## [Records for this exercise]

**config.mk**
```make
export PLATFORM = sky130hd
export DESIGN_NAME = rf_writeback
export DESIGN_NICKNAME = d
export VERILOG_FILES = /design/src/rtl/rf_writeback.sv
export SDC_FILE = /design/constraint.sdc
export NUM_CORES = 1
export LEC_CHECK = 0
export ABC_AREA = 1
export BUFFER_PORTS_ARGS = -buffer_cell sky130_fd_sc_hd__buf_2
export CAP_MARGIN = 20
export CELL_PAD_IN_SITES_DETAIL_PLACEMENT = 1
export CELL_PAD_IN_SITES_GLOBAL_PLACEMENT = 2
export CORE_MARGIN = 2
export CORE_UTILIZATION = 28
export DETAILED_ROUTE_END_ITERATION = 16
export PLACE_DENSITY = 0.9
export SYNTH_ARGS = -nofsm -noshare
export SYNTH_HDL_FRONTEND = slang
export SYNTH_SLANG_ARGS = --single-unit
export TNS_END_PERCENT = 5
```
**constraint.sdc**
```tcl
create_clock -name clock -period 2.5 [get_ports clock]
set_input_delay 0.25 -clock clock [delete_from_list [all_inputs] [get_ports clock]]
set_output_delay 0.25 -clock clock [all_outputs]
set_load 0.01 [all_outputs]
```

## [Task directions]
Every line above needs to be repeated exactly as shown.

## [Output of the exercise]
**config.mk**
```make
export PLATFORM = sky130hd
export DESIGN_NAME = rf_writeback
export DESIGN_NICKNAME = d
export VERILOG_FILES = /design/src/rtl/rf_writeback.sv
export SDC_FILE = /design/constraint.sdc
export NUM_CORES = 1
export LEC_CHECK = 0
export ABC_AREA = 1
export BUFFER_PORTS_ARGS = -buffer_cell sky130_fd_sc_hd__buf_2
export CAP_MARGIN = 20
export CELL_PAD_IN_SITES_DETAIL_PLACEMENT = 1
export CELL_PAD_IN_SITES_GLOBAL_PLACEMENT = 2
export CORE_MARGIN = 2
export CORE_UTILIZATION = 28
export DETAILED_ROUTE_END_ITERATION = 16
export PLACE_DENSITY = 0.9
export SYNTH_ARGS = -nofsm -noshare
export SYNTH_HDL_FRONTEND = slang
export SYNTH_SLANG_ARGS = --single-unit
export TNS_END_PERCENT = 5
```
**constraint.sdc**
```tcl
create_clock -name clock -period 2.5 [get_ports clock]
set_input_delay 0.25 -clock clock [delete_from_list [all_inputs] [get_ports clock]]
set_output_delay 0.25 -clock clock [all_outputs]
set_load 0.01 [all_outputs]
```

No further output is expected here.